Do Llamas understand the periodic table?

This repository contains the official codebase for our paper:
"Do Llamas understand the periodic table?"

We investigate how large language models (LLMs) encode structured scientific knowledge using chemical elements as a case study. Our key findings include:

Discovery of a 3D spiral structure in LLM activations, aligned with the periodic table.
Intermediate layers encode continuous, overlapping attributes suitable for indirect recall.
Deeper layers sharpen categorical boundaries and integrate linguistic context.
LLMs organize facts as geometry-aware manifolds, not just isolated tokens.

Repository Structure

Each folder corresponds to a section or concept in the paper:

Pre/ — Preprocessing scripts: prompt creation, activation extraction.
Geometry/ — Code for geometric analyses, such as spiral detection.
Direct_recall/ — Linear probing for direct factual recall.
Indirect_recall/ — Experiments on retrieving unmentioned or related facts.
Appendix/ — Extra analysis, visualizations, and ablation results.
Results/ — Saved figures, metrics, and outputs.
periodic_table_dataset.csv — Structured dataset of 50 elements and attributes.

Setup & Installation

Clone the repository and enter the project directory.

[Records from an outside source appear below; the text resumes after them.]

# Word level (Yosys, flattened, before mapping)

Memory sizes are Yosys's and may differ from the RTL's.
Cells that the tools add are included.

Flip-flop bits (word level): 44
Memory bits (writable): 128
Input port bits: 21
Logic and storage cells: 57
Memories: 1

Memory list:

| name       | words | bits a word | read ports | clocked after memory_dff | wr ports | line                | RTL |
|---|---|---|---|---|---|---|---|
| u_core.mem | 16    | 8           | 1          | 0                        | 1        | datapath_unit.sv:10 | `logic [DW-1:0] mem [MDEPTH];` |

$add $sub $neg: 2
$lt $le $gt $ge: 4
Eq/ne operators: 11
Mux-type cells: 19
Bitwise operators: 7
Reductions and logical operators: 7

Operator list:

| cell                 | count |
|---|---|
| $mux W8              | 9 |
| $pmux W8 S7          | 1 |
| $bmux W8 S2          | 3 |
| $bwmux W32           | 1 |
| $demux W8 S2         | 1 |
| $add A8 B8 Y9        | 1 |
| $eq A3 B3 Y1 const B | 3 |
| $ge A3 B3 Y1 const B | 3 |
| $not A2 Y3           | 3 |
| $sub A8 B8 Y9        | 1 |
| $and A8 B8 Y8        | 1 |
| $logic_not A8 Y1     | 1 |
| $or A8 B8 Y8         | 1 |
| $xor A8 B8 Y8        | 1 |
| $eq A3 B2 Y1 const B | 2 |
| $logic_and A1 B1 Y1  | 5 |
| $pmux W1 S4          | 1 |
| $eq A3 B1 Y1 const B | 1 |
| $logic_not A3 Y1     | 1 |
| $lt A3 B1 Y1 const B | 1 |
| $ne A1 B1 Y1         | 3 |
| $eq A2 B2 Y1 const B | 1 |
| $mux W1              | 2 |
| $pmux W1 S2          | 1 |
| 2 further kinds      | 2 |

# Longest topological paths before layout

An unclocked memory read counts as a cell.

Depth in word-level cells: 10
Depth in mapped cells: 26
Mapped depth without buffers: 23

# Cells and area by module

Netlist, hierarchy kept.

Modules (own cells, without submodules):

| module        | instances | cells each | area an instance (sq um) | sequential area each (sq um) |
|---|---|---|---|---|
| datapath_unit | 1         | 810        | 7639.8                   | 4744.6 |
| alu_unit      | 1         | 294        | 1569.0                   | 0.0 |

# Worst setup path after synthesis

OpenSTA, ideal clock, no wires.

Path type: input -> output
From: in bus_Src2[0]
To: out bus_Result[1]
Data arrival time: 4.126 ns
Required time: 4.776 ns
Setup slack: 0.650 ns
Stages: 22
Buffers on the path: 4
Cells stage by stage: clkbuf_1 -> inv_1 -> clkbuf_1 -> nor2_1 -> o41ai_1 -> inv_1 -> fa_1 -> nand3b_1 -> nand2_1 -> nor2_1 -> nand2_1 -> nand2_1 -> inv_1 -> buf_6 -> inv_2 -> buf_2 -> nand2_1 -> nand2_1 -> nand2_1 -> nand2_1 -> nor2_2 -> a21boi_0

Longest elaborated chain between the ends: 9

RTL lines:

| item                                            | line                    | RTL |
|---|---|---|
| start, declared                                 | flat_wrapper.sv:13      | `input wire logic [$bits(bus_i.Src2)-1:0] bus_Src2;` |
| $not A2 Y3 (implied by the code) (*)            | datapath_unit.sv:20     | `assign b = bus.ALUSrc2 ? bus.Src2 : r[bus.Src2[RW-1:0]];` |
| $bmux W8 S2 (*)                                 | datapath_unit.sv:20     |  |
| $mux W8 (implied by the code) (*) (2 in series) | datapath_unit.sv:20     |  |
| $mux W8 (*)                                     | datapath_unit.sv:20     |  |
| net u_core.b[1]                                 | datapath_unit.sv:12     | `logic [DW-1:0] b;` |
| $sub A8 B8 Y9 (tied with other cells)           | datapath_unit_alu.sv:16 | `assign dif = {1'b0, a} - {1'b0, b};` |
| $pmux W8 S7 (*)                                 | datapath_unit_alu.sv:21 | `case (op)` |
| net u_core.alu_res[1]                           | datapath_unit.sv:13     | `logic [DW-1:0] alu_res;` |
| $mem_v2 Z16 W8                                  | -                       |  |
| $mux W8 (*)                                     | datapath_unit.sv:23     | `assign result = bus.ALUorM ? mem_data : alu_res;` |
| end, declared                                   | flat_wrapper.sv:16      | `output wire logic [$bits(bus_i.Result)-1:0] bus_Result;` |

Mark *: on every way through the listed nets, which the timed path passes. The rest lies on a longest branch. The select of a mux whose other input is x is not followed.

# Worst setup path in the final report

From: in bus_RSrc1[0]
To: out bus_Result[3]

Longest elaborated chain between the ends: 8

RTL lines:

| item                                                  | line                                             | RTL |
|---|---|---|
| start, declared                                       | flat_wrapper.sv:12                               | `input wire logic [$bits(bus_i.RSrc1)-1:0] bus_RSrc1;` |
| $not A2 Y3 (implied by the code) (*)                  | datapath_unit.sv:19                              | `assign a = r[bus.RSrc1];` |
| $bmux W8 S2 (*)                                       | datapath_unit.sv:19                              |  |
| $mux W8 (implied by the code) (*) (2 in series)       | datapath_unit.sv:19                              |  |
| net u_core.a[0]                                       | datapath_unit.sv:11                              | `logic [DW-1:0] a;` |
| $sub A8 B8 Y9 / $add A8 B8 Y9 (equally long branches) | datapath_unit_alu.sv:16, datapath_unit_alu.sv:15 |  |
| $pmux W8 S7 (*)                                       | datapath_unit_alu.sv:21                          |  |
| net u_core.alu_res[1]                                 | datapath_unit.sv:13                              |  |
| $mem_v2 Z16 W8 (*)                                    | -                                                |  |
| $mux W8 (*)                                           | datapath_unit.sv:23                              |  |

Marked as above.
--- config.mk ---
export PLATFORM = sky130hd
export DESIGN_NAME = monmul_rt_flat
export DESIGN_NICKNAME = d
export VERILOG_FILES = /design/src/rtl/monmul_rt_if.sv /design/src/rtl/monmul_rt.sv /design/src/flat_wrapper.sv
export SDC_FILE = /design/constraint.sdc
export NUM_CORES = 1
export LEC_CHECK = 0
export CORE_UTILIZATION = 58
export DETAILED_ROUTE_END_ITERATION = 10
export GPL_ROUTABILITY_DRIVEN = 1
export PLACE_DENSITY = 0.92
export SYNTH_ARGS = -nofsm -noshare
export SYNTH_HDL_FRONTEND = slang
export SYNTH_SLANG_ARGS = --single-unit
--- constraint.sdc ---
create_clock -name clk -period 4.85 [get_ports clk]
set_input_delay 1.455 -clock clk [delete_from_list [all_inputs] [get_ports clk]]
set_output_delay 1.455 -clock clk [all_outputs]
set_load 0.1 [all_outputs]
--- src/rtl/monmul_rt_if.sv ---
// Start/operand/result bundle between a Montgomery multiplier and its controller.
interface monmul_rt_if #(
  parameter int K = 8
);
  logic         start;
  logic [K-1:0] x;
  logic [K-1:0] y;
  logic [K-1:0] m;
  logic [K:0]   z;
  logic         busy;
  logic         done;
  logic         err;

  modport master (output start, x, y, m, input z, busy, done, err);
  modport slave  (input start, x, y, m, output z, busy, done, err);
endinterface

--- src/rtl/monmul_rt.sv ---
// Radix-2 bit-serial Montgomery multiplier z = x*y*2^-K mod m with run-time odd modulus.
// Define MONMUL_FINAL_SUB_EN to fully reduce z below m; otherwise z is left in [0, 2m).
module monmul_rt #(
  parameter int K = 8
) (
  input  logic       clk,
  input  logic       reset_n,
  monmul_rt_if.slave bus
);
  localparam int CW = $clog2(K) + 1;
  localparam int SW = K + 2;

  typedef enum logic [1:0] {IDLE, CALC, FIX, FIN} state_t;

  state_t        state_q, state_d;
  logic [K-1:0]  x_q, x_d;
  logic [K-1:0]  y_q, y_d;
  logic [K-1:0]  m_q, m_d;
  logic [SW-1:0] s_q, s_d;
  logic [CW-1:0] cnt_q, cnt_d;
  logic [K:0]    z_q, z_d;
  logic          busy_q, busy_d;
  logic          done_q, done_d;
  logic          err_q, err_d;

  // One iteration: add the selected multiple of y, make the sum even with q*m, halve.
  function automatic logic [SW-1:0] mont_step(input logic [SW-1:0] s, input logic xb,
                                              input logic [K-1:0] y, input logic [K-1:0] m);
    logic [SW:0] acc;
    acc = {1'b0, s} + (xb ? {{(SW + 1 - K){1'b0}}, y} : '0);
    if (acc[0]) acc = acc + {{(SW + 1 - K){1'b0}}, m};
    return acc[SW:1];
  endfunction

`ifdef MONMUL_FINAL_SUB_EN
  function automatic logic [K:0] final_fix(input logic [SW-1:0] s, input logic [K-1:0] m);
    logic [K:0] d;
    d = s[K:0] - {1'b0, m};
    return (s >= {2'b00, m}) ? d : s[K:0];
  endfunction
`else
  function automatic logic [K:0] final_fix(input logic [K:0] s);
    return s;
  endfunction
`endif

  always_comb begin
    state_d = state_q;
    x_d     = x_q;
    y_d     = y_q;
    m_d     = m_q;
    s_d     = s_q;
    cnt_d   = cnt_q;
    z_d     = z_q;
    busy_d  = busy_q;
    done_d  = 1'b0;
    err_d   = 1'b0;
    case (state_q)
      IDLE: begin
        if (bus.start) begin
          x_d     = bus.x;
          y_d     = bus.y;
          m_d     = bus.m;
          s_d     = '0;
          cnt_d   = '0;
          busy_d  = 1'b1;
          // An even modulus skips the iterations but still spends one cycle in FIX.
          state_d = bus.m[0] ? CALC : FIX;
        end
      end
      CALC: begin
        s_d   = mont_step(s_q, x_q[0], y_q, m_q);
        x_d   = x_q >> 1;
        cnt_d = cnt_q + CW'(1);
        if (cnt_q == CW'(K - 1)) state_d = FIX;
      end
      FIX: begin
`ifdef MONMUL_FINAL_SUB_EN
        z_d = m_q[0] ? final_fix(s_q, m_q) : '0;
`else
        z_d = m_q[0] ? final_fix(s_q[K:0]) : '0;
`endif
        err_d   = ~m_q[0];
        done_d  = 1'b1;
        state_d = FIN;
      end
      FIN: begin
        busy_d  = 1'b0;
        state_d = IDLE;
      end
      default: state_d = IDLE;
    endcase
  end

  always_ff @(posedge clk or negedge reset_n) begin
    if (!reset_n) begin
      state_q <= IDLE;
      s_q     <= '0;
      cnt_q   <= '0;
      z_q     <= '0;
      busy_q  <= 1'b0;
      done_q  <= 1'b0;
      err_q   <= 1'b0;
    end else begin
      state_q <= state_d;
      s_q     <= s_d;
      cnt_q   <= cnt_d;
      z_q     <= z_d;
      busy_q  <= busy_d;
      done_q  <= done_d;
      err_q   <= err_d;
    end
  end

  always_ff @(posedge clk) begin
    x_q <= x_d;
    y_q <= y_d;
    m_q <= m_d;
  end

  assign bus.z    = z_q;
  assign bus.busy = busy_q;
  assign bus.done = done_q;
  assign bus.err  = err_q;
endmodule

--- src/flat_wrapper.sv ---
// flat-port wrapper written by rule: the top's interface ports become plain ports
module monmul_rt_flat 
#(
  parameter int K = 8
)
  (clk, reset_n, bus_start, bus_x, bus_y, bus_m, bus_z, bus_busy, bus_done, bus_err);
  monmul_rt_if #(.K(K)) bus_i ();
  input  logic clk;
  input  logic reset_n;
  input wire logic [$bits(bus_i.start)-1:0] bus_start;
  input wire logic [$bits(bus_i.x)-1:0] bus_x;
  input wire logic [$bits(bus_i.y)-1:0] bus_y;
  input wire logic [$bits(bus_i.m)-1:0] bus_m;
  output wire logic [$bits(bus_i.z)-1:0] bus_z;
  output wire logic [$bits(bus_i.busy)-1:0] bus_busy;
  output wire logic [$bits(bus_i.done)-1:0] bus_done;
  output wire logic [$bits(bus_i.err)-1:0] bus_err;
  assign bus_i.start = bus_start;
  assign bus_i.x = bus_x;
  assign bus_i.y = bus_y;
  assign bus_i.m = bus_m;
  assign bus_z = bus_i.z;
  assign bus_busy = bus_i.busy;
  assign bus_done = bus_i.done;
  assign bus_err = bus_i.err;
  monmul_rt #(.K(K)) u_core (.clk(clk), .reset_n(reset_n), .bus(bus_i));
endmodule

Set your HuggingFace API token in config.json:

{
  "HF_TOKEN": "your_huggingface_token"
}

Install dependencies:

conda create --name myenv python=3.10
conda activate myenv
pip3 install torch torchvision --index-url https://download.pytorch.org/whl/cu126
pip install -r requirements.txt

Datasets

This project uses activation_datasets located at ./activation_datasets/ (project root).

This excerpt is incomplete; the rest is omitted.